What the exercise asks => With the first line below as the start and the line containing "input [3:0] in5;" as the end, copy every line between them exactly, ends included.

Source material =>
•••••
==> /design/flow/design.v <==
`timescale 1ns / 1ps
module DigitToSeg(in1, 
           in2, 
           in3, 
           in4,
           in5,
           in6,
           in7,
           in8, 
           mclk, 
           an, 
           dp,
           seg);
    input [3:0] in1;
    input [3:0] in2;
    input [3:0] in3;
    input [3:0] in4;
    input [3:0] in5;
    input [3:0] in6;
    input [3:0] in7;
    input [3:0] in8;
    input mclk;
    output [7:0] an;
    output [6:0] seg;
    output dp;
   wire XLXN_94;
   wire [3:0] XLXN_102;
   wire [2:0] XLXN_109;
   sevensegdecoder  XLXI_6 (.nIn(XLXN_102[3:0]), 
                           .ssOut(seg[6:0]));
   mux4_4bus  XLXI_45 (.I0(in1[3:0]), 
                      .I1(in2[3:0]), 
                      .I2(in3[3:0]), 
                      .I3(in4[3:0]),
                      .I4(in5[3:0]), 
                      .I5(in6[3:0]), 
                      .I6(in7[3:0]), 
                      .I7(in8[3:0]),  
                      .Sel(XLXN_109[2:0]), 
                      .Y(XLXN_102[3:0]));
   segClkDevider  XLXI_47 (.clk(mclk), 
                          .rst(), 
                          .clk_div(XLXN_94));
   counter3bit  XLXI_49 (.clk(XLXN_94), 
                        .rst(), 
                        .Q(XLXN_109[2:0]));
   decoder_3_8  XLXI_50 (.I(XLXN_109[2:0]),
                        .dp(dp), 
                        .an(an[7:0]));
endmodule
module counter3bit (
    input clk,
    input rst,
    output reg [2:0] Q
    );
always @ (posedge(clk))    
begin
    if (rst == 3'b111)
        Q <= 3'b0;
    else
        Q <= Q + 1'b1;
end
endmodule
`timescale 1ns / 1ps
module decoder_3_8 ( 
    input [2:0] I,
    output [7:0] an,
    output dp	 
);
assign an[0] = ~(~I[2] & ~I[1] & ~I[0]);
assign an[1] = ~(~I[2] & ~I[1] & I[0]);
assign an[2] = ~(~I[2] & I[1] & ~I[0]);
assign an[3] = ~(~I[2] & I[1] & I[0]);
assign an[4] = ~(I[2] & ~I[1] & ~I[0]);
assign an[5] = ~(I[2] & ~I[1] & I[0]);
assign an[6] = ~(I[2] & I[1] & ~I[0]);
assign an[7] = ~(I[2] & I[1] & I[0]);
assign dp = ~(I[2] & I[1] & ~I[0]);
endmodule
`timescale 1ns / 1ps
module mux4_4bus(
    input [3:0] I0,
    input [3:0] I1,
	input [3:0] I2,
    input [3:0] I3,
    input [3:0] I4,
    input [3:0] I5,
    input [3:0] I6,
    input [3:0] I7,
    input  [2:0] Sel,
    output [3:0] Y
); 
assign Y = ( Sel == 0 )? I0 : ( Sel == 1 )? I1 : ( Sel == 2 )? I2 : ( Sel == 3 )? I3 : ( Sel == 4 )? I4 :( Sel == 5 )? I5 :( Sel == 6 )? I6 : I7;
endmodule
`timescale 1ns / 1ps
module segClkDevider(
input clk,
    input rst,
    output reg clk_div
    );
 localparam constantNumber = 10000;
 reg [31:0] count;
always @ (posedge(clk), posedge(rst))
begin
    if (rst == 1'b1)
        count <= 32'b0;
    else if (count == constantNumber - 1)
        count <= 32'b0;               
    else
        count <= count + 1;
end
always @ (posedge(clk), posedge(rst))
begin
    if (rst == 1'b1)
        clk_div <= 1'b0;
    else if (count == constantNumber - 1)
        clk_div <= ~clk_div;
    else
        clk_div <= clk_div;
end
endmodule
`timescale 1ns / 1ps
module sevensegdecoder(
	input [3:0] nIn,
	output reg [6:0] ssOut  
);
always @(nIn)
    case (nIn)
      4'h0: ssOut = 7'b1000000;
      4'h1: ssOut = 7'b1111001;
      4'h2: ssOut = 7'b0100100;
      4'h3: ssOut = 7'b0110000;
      4'h4: ssOut = 7'b0011001;
      4'h5: ssOut = 7'b0010010;
      4'h6: ssOut = 7'b0000010;
      4'h7: ssOut = 7'b1111000;
      4'h8: ssOut = 7'b0000000;
      4'h9: ssOut = 7'b0011000;
      4'hA: ssOut = 7'b0001000;
      4'hB: ssOut = 7'b0000011;
      4'hC: ssOut = 7'b1000110;
      4'hD: ssOut = 7'b0100001;
      4'hE: ssOut = 7'b0000110;
      4'hF: ssOut = 7'b0001110;
      default: ssOut = 7'b1001001;
    endcase
endmodule
==> /design/flow/run.sh <==
#!/bin/bash
# OpenROAD 26Q1-2900-gdf79404cd8, Yosys 0.63+post, stock flow scripts
make -C /OpenROAD-flow-scripts/flow DESIGN_CONFIG=/design/flow/config.mk WORK_HOME=/design/flow/orfs finish
==> /design/flow/config.mk <==
export PLATFORM = sky130hd
export DESIGN_NAME = DigitToSeg
export DESIGN_NICKNAME = DigitToSeg
export VERILOG_FILES = /design/flow/design.v
export SDC_FILE = /design/flow/constraint.sdc
export NUM_CORES = 4
export LEC_CHECK = 1
export CORE_AREA = 10 10 70 70
export DIE_AREA = 0 0 80 80
==> /design/flow/constraint.sdc <==
current_design DigitToSeg

set clk_period 1.0
set clk_io_pct 0.2

create_clock -name clk0 -period $clk_period [get_ports {mclk}]

set non_clock_inputs [all_inputs -no_clocks]
set_input_delay [expr $clk_period * $clk_io_pct] -clock clk0 $non_clock_inputs
set_output_delay [expr $clk_period * $clk_io_pct] -clock clk0 [all_outputs]
==> summary.txt <==
core area: 0.00342 sq mm
gr usage total: 0.0319
Syn. warnings: 4
CP max stage delay: 0.27 ns
Max VDD drop: 0.000133 V
initial antenna violation count: 0
status: finished with violations
First-pass DRT Iterations: 3
distinct cell type count after synthesis: 20
CLK BUF: 0
Required @ worst endpoint: 0.80 ns
Port Buffer Count: 11
crit start category: primary input
register area: 0 sq um
RSZ-0062 raised after global routing: true
CP max stage cell: mux2_4
HP Class: in2out
Placed Area: 538 sq um
total chip power: 223 uW
top cells by area, synth: ha_1, buf_4, mux2i_1, a22o_1, o21ai_0
Max Fclk: 0.754 GHz
Cell Rows: 21
design area: 618 sq um
critical path, cell by cell: buf_8 -> buf_6 -> ha_4 -> mux2_4 -> a22o_1 -> buf_2
critical path arrival: 1.13 ns
ys cells: 44
chip area: 0.00640 sq mm
Synth top area share: 0.227
post-DR vias/cell: 3.05
share of cells above drive strength 1: 0.548
FP Core Util: 0.0967
Critical Setup Path Class: in2out
mapped cell area: 330 sq um
routed len/inst: 10.2 microns
Max Cap Viol: 0
drt drc: 0
final worst-path cycle share: 1.33
die height: 80 microns
min Tclk post-route: 1.33 ns
Flops: 0
top-level port count: 49
pre-CTS WS: -1.17 ns
post-route setup slack: -0.326 ns
Power Dens Cells: 361 mW/mm^2
GPL Wtd Cong: 0.671
CP delay by family, top: buffers and inverters
largest net degree at the start of global routing: 10
vias in the first global route: 343
CP max FO: 4
Die W: 80 microns
diode count: 0
Avg Inst Size Synth: 7.51 sq um
post-synthesis cell count: 44
final hold slack: 0.761 ns
final wirelength: 1.10 mm
initial drt markers: 2
GRT Residual Overflow: 0
Slew Viols, Final: 0
Worst Path Buf+Inv: 3
Fin. Hold Viols: 0
tool warnings: 64
post-synth top area cell: ha_1
P_leak: 0.284 nW
Filler cells: 389
most numerous logic cells after layout: conb_1, buf_2, ha_4
Yosys Chip Area: 330 sq um
Antenna Nets Post-Route: 0
Setup violations, final: 7
area grow syn2layout: 87.1%
failing checks: setup timing
sequential-to-total area share from yosys stat: 0
crit end category: primary output
via count: 329
DP HPWL: 833 microns
global-route wire length before repair: 1.69 mm
per-layer routing:
layer  track usage  routed length [microns]  up-vias
met5             0                        0        -
met4       0.00704                        0        0
met3             0                        3        0
met2        0.0674                      687        5
met1        0.0330                      407      155
li1              -                        -      169
timing repair:
action / in CTS / in global routing
pin swaps: 9 / 5
endpoints found under the setup margin: 7 / 7
gates cloned: 1 / 0
buffers inserted: 5 / 0
hold buffers: 0 / 0
gates resized: 53 / 7
Yosys cell counts:
| library cell | instances |
|---|---|
| nor2b_1 | 1 |
| a22o_1 | 2 |
| ha_1 | 6 |
| nor2_2 | 1 |
| a32o_1 | 1 |
| o21ai_1 | 1 |
| conb_1 | 1 |
| o211ai_1 | 1 |
| o21ai_0 | 3 |
| buf_6 | 1 |
| buf_4 | 9 |
| nand2b_1 | 1 |
| a21oi_1 | 1 |
| clkbuf_1 | 1 |
| inv_1 | 3 |
| mux2i_1 | 4 |
| or3b_1 | 1 |
| nor2_1 | 4 |
| mux2_2 | 1 |
| nand2_1 | 1 |
final timing paths:
kind / start / end / cells after the start
max: in8[0] / seg[6] / 6
min: in8[1] / seg[1] / 3
stage by stage:
stage | std cells | TNS [ns] | util
finish | 108 | -1.84 | 0.181
global route | 108 | -2.11 | 0.181
CTS | 109 | -2.31 | 0.181
detailed placement | 103 | -7.95 | 0.158
global placement | 103 | -7.86 | 0.158
floorplan | 52 | -0.00747 | -
logic make-up (layout without fill, tap and decap cells):
family | Yosys count | after routing | share of synthesized area
buffers and inverters | 14 | 24 | 0.284
AND-OR/OR-AND | 9 | 9 | 0.182
AND/OR/NAND/NOR | 9 | 9 | 0.140
other | 1 | 9 | 0.0114
adder cells (fa/ha/maj) | 6 | 6 | 0.227
multiplexers | 5 | 5 | 0.155
power by group:
part | leakage, nW | internal, mW | switching, mW
combinational | 0.284 | 0.124 | 0.0991
sequential | 0 | 0 | 0
clock | 0 | 0 | 0
total | 0.284 | 0.124 | 0.0991
final cells by class:
cell class	instances	area [sq um]	area share
multi-input combinational	38	360	0.583
timing repair buffer	21	171	0.277
tap	46	57.6	0.0931
inverter	3	28.8	0.0466
Power and IR drop assume default switching activity.
`design/flow/run.sh`:
```
#!/bin/bash
# OpenROAD 26Q1-2900-gdf79404cd8, Yosys 0.63+post, stock flow scripts
make -C /OpenROAD-flow-scripts/flow DESIGN_CONFIG=/design/flow/config.mk WORK_HOME=/design/flow/orfs finish
```
`design/flow/config.mk`:
```
export PLATFORM = sky130hd
export DESIGN_NAME = RGBtop
export DESIGN_NICKNAME = RGBtop
export VERILOG_FILES = /design/flow/design.v
export SDC_FILE = /design/flow/constraint.sdc
export NUM_CORES = 4
export LEC_CHECK = 1
export CORE_AREA = 10 10 98 98
export DIE_AREA = 0 0 108 108
```
`design/flow/constraint.sdc`:
```
current_design RGBtop

set clk_period 2.1
set clk_io_pct 0.2

create_clock -name clk0 -period $clk_period [get_ports {CLK100MHZ}]

set non_clock_inputs [all_inputs -no_clocks]
set_input_delay [expr $clk_period * $clk_io_pct] -clock clk0 $non_clock_inputs
set_output_delay [expr $clk_period * $clk_io_pct] -clock clk0 [all_outputs]
```
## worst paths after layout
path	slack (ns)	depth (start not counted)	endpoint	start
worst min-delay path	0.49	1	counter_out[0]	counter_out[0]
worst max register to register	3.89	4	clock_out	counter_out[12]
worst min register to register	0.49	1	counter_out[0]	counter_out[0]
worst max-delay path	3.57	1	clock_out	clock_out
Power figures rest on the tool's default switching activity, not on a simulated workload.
module mux
  (output out,
  input sel, a, b);
  not
    n0(nots, sel);
  and
    a0(aout, a, nots),
    a1(bout, b, sel);
  or
    or0(out, aout, bout);
endmodule
module mux16
  (output [15:0] out,
  input sel,
  input [15:0] a, b);
  mux
    m0(out[0], sel, a[0], b[0]),
    m1(out[1], sel, a[1], b[1]),
    m2(out[2], sel, a[2], b[2]),
    m3(out[3], sel, a[3], b[3]),
    m4(out[4], sel, a[4], b[4]),
    m5(out[5], sel, a[5], b[5]),
    m6(out[6], sel, a[6], b[6]),
    m7(out[7], sel, a[7], b[7]),
    m8(out[8], sel, a[8], b[8]),
    m9(out[9], sel, a[9], b[9]),
    m10(out[10], sel, a[10], b[10]),
    m11(out[11], sel, a[11], b[11]),
    m12(out[12], sel, a[12], b[12]),
    m13(out[13], sel, a[13], b[13]),
    m14(out[14], sel, a[14], b[14]),
    m15(out[15], sel, a[15], b[15]);
endmodule
module not16(
  output [15:0] out,
  input [15:0] in);
  not
    n0(out[0], in[0]),
    n1(out[1], in[1]),
    n2(out[2], in[2]),
    n3(out[3], in[3]),
    n4(out[4], in[4]),
    n5(out[5], in[5]),
    n6(out[6], in[6]),
    n7(out[7], in[7]),
    n8(out[8], in[8]),
    n9(out[9], in[9]),
    n10(out[10], in[10]),
    n11(out[11], in[11]),
    n12(out[12], in[12]),
    n13(out[13], in[13]),
    n14(out[14], in[14]),
    n15(out[15], in[15]);
endmodule
module or8way(
  output out,
  input [7:0] in);
  wire o1, o2, o3, o4, o5, o6;
  or
   or0(o1, in[0], in[1]),
   or1(o2, in[2], in[3]),
   or2(o3, in[4], in[5]),
   or3(o4, in[5], in[7]),
   or4(o5, o1, o2),
   or5(o6, o3, o4),
   or6(out, o5, o6);
endmodule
•••••
Output of the task =>
==> /design/flow/design.v <==
`timescale 1ns / 1ps
module DigitToSeg(in1, 
           in2, 
           in3, 
           in4,
           in5,
           in6,
           in7,
           in8, 
           mclk, 
           an, 
           dp,
           seg);
    input [3:0] in1;
    input [3:0] in2;
    input [3:0] in3;
    input [3:0] in4;
    input [3:0] in5;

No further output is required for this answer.